I read Shoeless Joe, too, years ago and enjoyed it. I liked that Kinsella wrote Salinger into it, and I was interested to read Kinsella's recent comments about that online in Macleans: the movie producers' feeling was that "only 15 per cent of the movie-goers would have any idea who Salinger was anyway."

Eeps.

But back to the stories. There wasn't much risk in picking up this early Kinsella for $2.95, but there was a lot of reward. Yes, it was effen good. The title story is canonical, and at least half the collection is simply excellent. The rest is merely effen good.

Just a high-level analysis here. Stories that display sensitivity. Stories that display humour. Stories that integrate the power of the imagination with the gritty hum-drum of reality. The full range of rhetorical skills is on display here. It doesn't get much better than this.

Salvatore Difalco's The Mountie at Niagara Falls (Anvil, 2010) has more stories in it than I can count. More than 100 in 142 pages. They are intense narrative chunks, full of incident, frequently spliced with zingers and twists, emboldended with absurdity, on occasion sad. It's the full-meal deal, rapid fire. I don't know what to compare it to, except John Lennon and Spike Milligan.

The story "Peameal Bacon" killed me.
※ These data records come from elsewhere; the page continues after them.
[src/rtl/uart_frame_pkg.sv]
// Shared types and constants for the uart frame parser (RX side, reusable on TX).
package uart_frame_pkg;

    typedef enum logic [1:0] {
        HUNT    = 2'd0,
        LEN     = 2'd1,
        PAYLOAD = 2'd2,
        CHK     = 2'd3
    } state_t;

    localparam logic [1:0] ERR_NONE = 2'd0;
    localparam logic [1:0] ERR_CHK  = 2'd1;
    localparam logic [1:0] ERR_LEN  = 2'd2;
    localparam logic [1:0] ERR_TMO  = 2'd3;

    localparam logic [7:0] SOF_DEFAULT = 8'hA5;

    // Running checksum is a plain modulo-256 sum.
    function automatic logic [7:0] chk_add(input logic [7:0] acc, input logic [7:0] b);
        return acc + b;
    endfunction

endpackage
The narrator meets a woman at a party. She's a "colonic hydrotherapist." She explains what this means. Quote: "She explained that over twenty gallons of fluid would be flushed through my system. I thought about that at some length. Nice to know that there are cures for being full of shit."

In 2010, the Journey Prize was at it again, promoting "the best of Canada's new writers." This year's selection is edited by Pasha Malla, Joan Thomas and Alissa York, and I have no dispute with their picks, chosen from short stories initially published in small, literary magazines. The Journey Prize, of course, includes a $10,000 cheque to the best of the best.
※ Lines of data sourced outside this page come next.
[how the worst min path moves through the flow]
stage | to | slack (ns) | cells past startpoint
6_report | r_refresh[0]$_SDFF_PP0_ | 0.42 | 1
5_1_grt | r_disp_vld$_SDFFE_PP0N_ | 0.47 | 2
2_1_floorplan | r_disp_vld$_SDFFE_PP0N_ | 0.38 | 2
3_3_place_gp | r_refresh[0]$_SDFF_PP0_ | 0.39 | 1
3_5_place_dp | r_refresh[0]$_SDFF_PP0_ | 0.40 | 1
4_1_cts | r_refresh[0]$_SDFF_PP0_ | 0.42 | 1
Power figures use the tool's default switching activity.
### src/rtl/bcd_counter_up_if.sv
// Bundle of the control inputs and status outputs of the two-digit BCD up-counter.
// The master drives count requests and presets; the slave is the counter itself.
interface bcd_counter_up_if;
    logic       enable;
    logic       tick;
    logic       clear;
    logic       load;
    logic [7:0] load_value;
    logic [3:0] bcd_tens;
    logic [3:0] bcd_units;
    logic       carry;
    logic       at_max;
    logic       load_err;

    modport master (
        output enable, tick, clear, load, load_value,
        input  bcd_tens, bcd_units, carry, at_max, load_err
    );

    modport slave (
        input  enable, tick, clear, load, load_value,
        output bcd_tens, bcd_units, carry, at_max, load_err
    );
endinterface

### src/rtl/bcd_counter_up.sv
// Two-digit BCD up-counter with a terminal count of MAX_TENS:MAX_UNITS.
// Counts once per rising edge of tick (when enabled), with synchronous clear and
// validated preset. Define BCD_COUNTER_SATURATE_EN to hold at terminal instead of
// wrapping to 00; the default build wraps and pulses carry on the wrap.
module bcd_counter_up #(
    parameter int MAX_TENS  = 5,
    parameter int MAX_UNITS = 9
) (
    input  logic            clock,
    input  logic            reset,
    bcd_counter_up_if.slave bus
);
    localparam logic [3:0] MAX_T    = 4'(MAX_TENS);
    localparam logic [3:0] MAX_U    = 4'(MAX_UNITS);
    localparam logic [7:0] TERMINAL = {MAX_T, MAX_U};

    logic [3:0] tens_reg, tens_next;
    logic [3:0] units_reg, units_next;
    logic       carry_reg, carry_next;
    logic       load_err_reg, load_err_next;
    logic       tick_q_reg;

    logic       step;
    logic       at_terminal;
    logic       load_ok;
    logic [3:0] inc_tens;
    logic [3:0] inc_units;

    // Edge-qualified count request, terminal detect, preset validation and the
    // decimal increment (units roll into tens in the same cycle).
    always_comb begin
        step        = bus.tick & ~tick_q_reg & bus.enable;
        at_terminal = (tens_reg == MAX_T) && (units_reg == MAX_U);
        load_ok     = (bus.load_value[7:4] <= 4'd9) && (bus.load_value[3:0] <= 4'd9)
                      && (bus.load_value <= TERMINAL);
        if (units_reg == 4'd9) begin
            inc_units = 4'd0;
            inc_tens  = tens_reg + 4'd1;
        end else begin
            inc_units = units_reg + 4'd1;
            inc_tens  = tens_reg;
        end
    end

    // Next-state selection with priority clear > load > step; carry and load_err
    // default low so they only ever last one cycle.
    always_comb begin
        tens_next     = tens_reg;
        units_next    = units_reg;
        carry_next    = 1'b0;
        load_err_next = 1'b0;
        if (bus.clear) begin
            tens_next  = 4'd0;
            units_next = 4'd0;
        end else if (bus.load) begin
            if (load_ok) begin
                tens_next  = bus.load_value[7:4];
                units_next = bus.load_value[3:0];
            end else begin
                load_err_next = 1'b1;
            end
        end else if (step) begin
            if (at_terminal) begin
`ifdef BCD_COUNTER_SATURATE_EN
                // Already holding at terminal: no movement, no further carry.
                tens_next  = tens_reg;
                units_next = units_reg;
`else
                tens_next  = 4'd0;
                units_next = 4'd0;
                carry_next = 1'b1;
`endif
            end else begin
                tens_next  = inc_tens;
                units_next = inc_units;
`ifdef BCD_COUNTER_SATURATE_EN
                // Carry marks the step that arrives at terminal.
                carry_next = ({inc_tens, inc_units} == TERMINAL);
`endif
            end
        end
    end

    // State registers; the tick edge detector samples every cycle so an edge seen
    // during clear/load is consumed rather than deferred.
    always_ff @(posedge clock) begin
        if (reset) begin
            tens_reg     <= 4'd0;
            units_reg    <= 4'd0;
            carry_reg    <= 1'b0;
            load_err_reg <= 1'b0;
            tick_q_reg   <= 1'b0;
        end else begin
            tens_reg     <= tens_next;
            units_reg    <= units_next;
            carry_reg    <= carry_next;
            load_err_reg <= load_err_next;
            tick_q_reg   <= bus.tick;
        end
    end

    assign bus.bcd_tens  = tens_reg;
    assign bus.bcd_units = units_reg;
    assign bus.carry     = carry_reg;
    assign bus.load_err  = load_err_reg;
    assign bus.at_max    = at_terminal;
endmodule

### src/flat_wrapper.sv
// flat-port wrapper written by rule: the top's interface ports become plain ports
module bcd_counter_up_flat 
#(
    parameter int MAX_TENS  = 5,
    parameter int MAX_UNITS = 9
)
  (clock, reset, bus_enable, bus_tick, bus_clear, bus_load, bus_load_value, bus_bcd_tens, bus_bcd_units, bus_carry, bus_at_max, bus_load_err);
  bcd_counter_up_if bus_i ();
  input  logic clock;
  input  logic reset;
  input wire logic [$bits(bus_i.enable)-1:0] bus_enable;
  input wire logic [$bits(bus_i.tick)-1:0] bus_tick;
  input wire logic [$bits(bus_i.clear)-1:0] bus_clear;
  input wire logic [$bits(bus_i.load)-1:0] bus_load;
  input wire logic [$bits(bus_i.load_value)-1:0] bus_load_value;
  output wire logic [$bits(bus_i.bcd_tens)-1:0] bus_bcd_tens;
  output wire logic [$bits(bus_i.bcd_units)-1:0] bus_bcd_units;
  output wire logic [$bits(bus_i.carry)-1:0] bus_carry;
  output wire logic [$bits(bus_i.at_max)-1:0] bus_at_max;
  output wire logic [$bits(bus_i.load_err)-1:0] bus_load_err;
  assign bus_i.enable = bus_enable;
  assign bus_i.tick = bus_tick;
  assign bus_i.clear = bus_clear;
  assign bus_i.load = bus_load;
  assign bus_i.load_value = bus_load_value;
  assign bus_bcd_tens = bus_i.bcd_tens;
  assign bus_bcd_units = bus_i.bcd_units;
  assign bus_carry = bus_i.carry;
  assign bus_at_max = bus_i.at_max;
  assign bus_load_err = bus_i.load_err;
  bcd_counter_up #(.MAX_TENS(MAX_TENS), .MAX_UNITS(MAX_UNITS)) u_core (.clock(clock), .reset(reset), .bus(bus_i));
endmodule
### config.mk
export PLATFORM = sky130hd
export DESIGN_NAME = bcd_counter_up_flat
export DESIGN_NICKNAME = d
export VERILOG_FILES = /design/src/rtl/bcd_counter_up_if.sv /design/src/rtl/bcd_counter_up.sv /design/src/flat_wrapper.sv
export SDC_FILE = /design/constraint.sdc
export NUM_CORES = 1
export LEC_CHECK = 0
export ABC_AREA = 1
export CORE_ASPECT_RATIO = 1.4
export CORE_MARGIN = 2
export CORE_UTILIZATION = 30
export CTS_CLUSTER_DIAMETER = 150
export DETAILED_ROUTE_END_ITERATION = 12
export HOLD_SLACK_MARGIN = 0.05
export PLACE_DENSITY = 0.56
export SETUP_SLACK_MARGIN = 0.4
export SLEW_MARGIN = 10
export SYNTH_ARGS = -nofsm -noshare
export SYNTH_HDL_FRONTEND = slang
export SYNTH_SLANG_ARGS = --single-unit
### constraint.sdc
create_clock -name clock -period 1.6 [get_ports clock]
set_input_delay 0.24 -clock clock [delete_from_list [all_inputs] [get_ports clock]]
set_output_delay 0.24 -clock clock [all_outputs]
set_load 0.01 [all_outputs]
==> results_dict.tcl <==
set metrics [dict create \
    status "completed" \
    dpl_cell_area_sq_mm 0.00114 \
    start_util 0.320 \
    cp-start-kind "register" \
    root_buffer "clkbuf_4" \
    crit_required_ns 1.36 \
    worst_slew_margin_rel 0.802 \
    regArea_sq_um 234 \
    crit_arrival_ns 1.20 \
    clock_latency_ns 0.26 \
    path_cells "inv_2 > ha_4 > nand2_2 > nor2_4 > nand2_2 > inv_1 > buf_2" \
    cts_buffers 3 \
    avgViaCountPerCell 4.27 \
    cts.sinks 11 \
    critPathBufInv 3 \
    ioPinCount 25 \
    area_growth_pct 56.5 \
    final_util 0.502 \
    drive_above_1_share 0.340 \
    grt_pass1_wl_mm 3.08 \
    dpl.hpwl_mm 1.52 \
    grt_start_max_net_pins 10 \
    tightest_slew_ns 0.297 \
    drtPass1Iterations 2 \
    dp_cells 181 \
    num_rows 21 \
    die-area_sq_mm 0.00301 \
    clock_tree.buffer_depth 2 \
    maxCapViolCount 0 \
    yosysUniqueCellTypes 21 \
    path_clk_slew_ns 0.07 \
    crit_path_frequent_cell "nand2_2" \
    drt_iter0_drc 4 \
    nNetsFinal 172 \
    finClkSkew_ns 0.000416 \
    finalHoldViolCount 0 \
    final_max_slew_viol_count 0 \
    synth-seq-cells 11 \
    synth.yosys.seq_area_share 0.284 \
    path_max_fanout 2 \
    clock.fmax_mhz 696 \
    grt_pass1_vias 787 \
    synth_cells 115 \
    ant_nets 0 \
    gp_congestion 0.810 \
    overflow 0 \
    cpLargestDelayFamily "flip-flops" \
    core_sq_mm 0.00242 \
    h-tree-depth 1 \
    multi_input_area_sq_um 534 \
    wirelength_mm 2.00 \
    power.density_mw_per_mm2 557 \
    fp.dieH_um 64.1 \
    slowest_delay_ns 0.33 \
    ctsHoldBuffers 0 \
    dr_total_vias 798 \
    fin_crit_ns 1.44 \
    track_usage 0.142 \
    wl_per_cell_um 10.7 \
    setup_violations 0 \
    synthesis.area_sq_um 774 \
    critPathSlowestCell "dfxtp_2" \
    synth_nets 133 \
    cts_tree "built" \
    hold_class "input port to register" \
    io_buffer_count 24 \
    p_leak_uw 0.000643 \
    fill_cells 260 \
    dp_slack_ns -0.00909 \
    die_w_um 46.9 \
    yosysWarnings 0 \
    syn_area_per_cell_sq_um 6.73 \
    ir_drop_uv 251 \
    setup_slack_ns 0.164 \
    worst_setup_path_end_kind "output port" \
    fin_area_sq_mm 0.00121 \
    rsz0062_at_grt "true" \
    antenna_found_initial 0 \
    finalCritPeriodShare 0.898 \
    drcViolationCount 0 \
    critical_path_class "register to output port" \
    n_antenna_cell 0 \
    instances_no_fill 187 \
]
==> cell families after synthesis <==
logic type | synth area share
DFF | 0.284
xor gates and xnor gates | 0.0339
adders and majority gates | 0.0646
AOI/OAI and AO/OA | 0.0436
and+or+nand+nor | 0.459
buffers and inverters | 0.115
==> placed cells by master (no fill, tap or decap), types with 2 or more instances in the layout <==
cell type	count
inv_2	4
nand3_1	7
clkdlybuf4s50_1	12
buf_6	2
nand2_2	4
nor2_4	2
clkbuf_4	3
buf_2	4
o22ai_1	2
nor2_1	18
inv_1	12
dfxtp_2	5
ha_1	2
dfxtp_1	4
inv_4	2
nand2_4	5
ha_4	2
clkbuf_2	2
buf_4	9
xor2_1	2
dlygate4sd2_1	5
dfxtp_4	2
nand2_1	32
==> what timing repair did <==
item / 4_1_cts / 5_1_grt
pin swaps: 7 / 7
resized for setup: 36 / 15
buffers inserted: 2 / 0
setup endpoints to repair: 20 / 14
hold endpoints to repair: 0 / 0
==> worst reg2reg max path: cells and delay by family (launching register included) <==
kind	cells	cell delay, ns
AOI/OAI and AO/OA	1	0.21
buffers and inverters	2	0.18
adders and majority gates	1	0.13
and+or+nand+nor	5	0.48
DFF	1	0.35
==> cells in the mapped netlist (all sizes together) <==
cell	number	area (sq um)
nor4	1	6.26
ha	4	50.1
o22ai	2	12.5
o21ai	2	21.3
clkinv	2	7.51
buf	1	11.3
nand4	2	27.5
nand3	7	35.0
inv	18	70.1
nand2	41	191
xnor2	1	8.76
dfxtp	11	220
xor2	2	17.5
nor2	21	95.1
==> metal layers <==
layer | global-route usage | vias to the layer above | part of all wire
met5 | 0 | - | 0
met4 | 0.0729 | 0 | 0.012
met3 | 0.0169 | 2 | 0.041
met2 | 0.264 | 17 | 0.57
met1 | 0.140 | 353 | 0.38
li1 | - | 426 | -
==> layout make-up <==
class / instances / share of cell area
Tap cell: 34 / 0.0351
Clock buffer: 4 / 0.0217
Inverter: 20 / 0.0671
Multi-Input combinational cell: 83 / 0.441
Sequential cell: 11 / 0.193
Timing Repair Buffer: 35 / 0.243
==> metrics by stage <==
step	hold WS, ns	total power (uW)	setup TNS, ns
2_1_floorplan	0.311	401	0
3_3_place_gp	0.523	483	-0.00714
3_5_place_dp	0.532	484	-0.00909
4_1_cts	0.507	684	0
5_1_grt	0.531	733	0
6_report	0.518	676	0
==> worst paths after layout <==
| kind | from | end | slack (ns) | cells past startpoint |
|---|---|---|---|---|
| setup / recovery | u_core.bus.bcd_tens[1] | bus_at_max | 0.16 | 7 |
| hold / removal | bus_tick | u_core.tick_q_reg | 0.52 | 3 |
| setup reg to reg | u_core.bus.bcd_units[1] | u_core.bus.bcd_tens[3] | 0.19 | 9 |
| hold reg to reg | u_core.bus.bcd_tens[1] | u_core.bus.bcd_tens[1] | 0.55 | 4 |
==> power breakdown <==
group	leakage (uW)	switching, uW	internal (uW)
combinational	0.000535	100	91.4
clock	0.0000150	94.3	96.3
sequential	0.0000934	9.66	284
total	0.000643	204	471
No activity file was read; power rests on OpenSTA's default activity.
==> variant, RTL diff (same flow settings) <==
The option `BCD_COUNTER_SATURATE_EN` is turned on by a define.
--- a/src/rtl/bcd_counter_up.sv
+++ b/src/rtl/bcd_counter_up.sv
@@ -3,4 +3,6 @@
 // validated preset. Define BCD_COUNTER_SATURATE_EN to hold at terminal instead of
 // wrapping to 00; the default build wraps and pulses carry on the wrap.
+`define BCD_COUNTER_SATURATE_EN
+
 module bcd_counter_up #(
     parameter int MAX_TENS  = 5,
Function: changed (Yosys sat finds a counterexample within 4 cycles, from zero or initial values and one cycle with reset high).
==> variant against the unedited design <==
  * Setup slack better by 42 ps
  * Largest cell class unchanged
  * Critical endpoint unchanged
  * Sequential cell count stayed put
  * Cell area is 5.8% higher
  * Wire length is 14% higher
  * Total power is 4.7% higher
  * Clock skew is 1.9 ps higher
  * Combinational power is 12% higher
  * Synthesized area is 1.1% lower
==> variant: results (changes against the unedited design) <==
[placement]
dp_hpwl_mm=1.68  ; was 1.52 mm
routabilityCongestion=0.820  ; was 0.810
placedCellCount=201  ; was 181
dp_slack_ps=13.5  ; was -9.09 ps
place_area_sq_mm=0.00118  ; was 0.00114 sq mm
port_buffers=24  ; unchanged

[drt]
wirelength_mm=2.28  ; was 2.00 mm
wl_met3_um=90  ; was 81 um
wire_per_inst_um=11.1  ; was 10.7 um
wl_met2_mm=1.10  ; was 1.14 mm
drt_iter0_markers=33  ; was 4
num_vias=933  ; was 798
wl_met1_mm=1.06  ; was 751 um
topRoutingLayerUsed=met4  ; unchanged
dr.pass1.iters=4  ; was 2

[sta]
worstMarginPinSlew_ps=264  ; was 297 ps
clock_skew_ps=2.31  ; was 0.416 ps
setup_ws_ps=206  ; was 164 ps
worst_hold_slack_ps=487  ; was 518 ps

[cts]
ctsLongestPathBuffers=2  ; unchanged
clk_pin_slew_ps=80
cts_htree_levels=1  ; unchanged
clk_latency_ps=270
cts_buffers=3  ; unchanged

[synth]
ys_top_cells_by_area=dfxtp_1 29%, nand2_1 24%, nor2_1 10%  ; was dfxtp_1 28%, nand2_1 16%, nor2_1 9.7%
ys_seq_area_share_pct=28.8  ; was 28.4%
yosysUniqueCellTypes=21  ; unchanged
syn_nets=146  ; was 133
synth_commonest_cells=48 x nand2_1, 21 x nor2_1, 13 x inv_1  ; was 34 x nand2_1, 20 x nor2_1, 14 x inv_1
synth.avg_cell_area_sq_um=5.89  ; was 6.73 sq um
synth_flop_cell=dfxtp_1  ; unchanged
yosysWarnings=0  ; unchanged

[global_route]
grt_use_met3_pct=1.69  ; unchanged
grt_use_total_pct=15.3  ; was 14.2%
grt_pass1_wl_mm=3.42  ; was 3.08 mm
first_global_vias=825  ; was 787
use_met2_pct=24.1  ; was 26.4%
grt_max_degree=10  ; unchanged
gr-usage-met1_pct=20.5  ; was 14.0%

[setup_path]
critPathMaxStageDelay_ps=350  ; was 330 ps
crit_fanout=2  ; unchanged
cp-endpoint=bus_at_max  ; unchanged
reg2reg_depth=11  ; was 9
crit_slowest_cell=dfxtp_4  ; was dfxtp_2
worst_ep_arrival_time_ps=1150  ; was 1200 ps
r2r_end=u_core.bus.bcd_units[3]  ; was u_core.bus.bcd_tens[3]
rrSetupSlack_ps=250  ; was 190 ps

[min_path]
hold_end=u_core.bus.bcd_units[3]  ; was u_core.tick_q_reg
hp-class=reg2reg  ; was in2reg
hold_depth=2  ; was 3
worstHoldStart=u_core.bus.bcd_units[3]  ; was bus_tick

[cells_and_area]
nNetsFinal=189  ; was 172
drive_above_1_share_pct=37.8  ; was 34.0%

[power_and_ir_drop]
leakage_uw=0.000624  ; was 0.000643 uW
ir_drop_uv=355  ; was 251 uV

[outcome]
status=finished, final reports clean  ; unchanged

==> variant: area by class of cell <==
class | instances | area, sq um
flip-flops and latches | 11 | 234
multi-input cells | 102 | 586
clock buffers | 4 | 26.3
well taps | 34 | 42.5
inverters | 15 | 58.8
fillers | 256 | 1130
repair buffers | 40 | 335
==> variant: where the power goes <==
| group | switching [uW] | internal, uW |
|---|---|---|
| Sequential | 6.99 | 283 |
| Combinational | 114 | 103 |
| Clock | 104 | 96.6 |
==> variant: logic make-up (layout without fill, tap and decap cells) <==
kind of cell | after synthesis | count (layout) | synth area share (%)
AND/OR/NAND/NOR | 90 | 90 | 51.0
XOR/XNOR | 1 | 1 | 1.14
buffers and inverters | 17 | 59 | 9.48
adder cells (fa/ha/maj) | 2 | 2 | 3.27
flip-flops | 11 | 11 | 28.8
AO/OA/AOI/OAI | 9 | 9 | 6.37
==> variant: timing repair <==
action / 4_1_cts / 5_1_grt
endpoints found under the setup margin: 20 / 14
buffers inserted: 1 / 0
pin swaps: 11 / 5
resized for setup: 37 / 23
Money aside, congratulations to the Vancouver Review. Two of the most remarkable stories here (in my opinion) were initially published there: Danielle Egan's "Publicity" and Andrew Boden's "Confluence of Spoors." Krista Foss's "The Longitude of Okay" was excellent, as was Lynn Kutsukake's "Mating," Mike Spry's "Five Pounds Short and Apologies to Nelson Algren," and Andrew MacDonald's "Eat Fist."

I've just listed exactly half of the anthology, which shows how I'm struggling to limit the good good from the merely good. The best work, to my taste, pushes beyond the boundaries of the "real" into the wild, unknown and unmappable beyond. "Publicity" blew me away. It nearly defies summary. Told from the point of view of an author on a book tour in 2020 (or thereabouts), the story focuses on his visit to Vancouver, his relationship with his publicity assistant, and his desire to swim in the (now fatally toxic?) ocean. What isn't going on in this story? I was humbled. Wow. Fantastic.

There is much else to praise in the collection, and I could be snippy about a few things, too, but I won't. Congratulations to everyone included.

Short stories. Lots of life left in the old form yet.

http://thenewcanlit.blogspot.com/

3 comments:

Shina Willson said...

Very... Nicee... Blog.. I really appreciate it... Thanks..:-)

Andrew M. said...

Thanks for the kind words, eh.

Finn Harvor said...

Good review.

Any graphic fiction in this year's anth? And has the Journey ever published that form?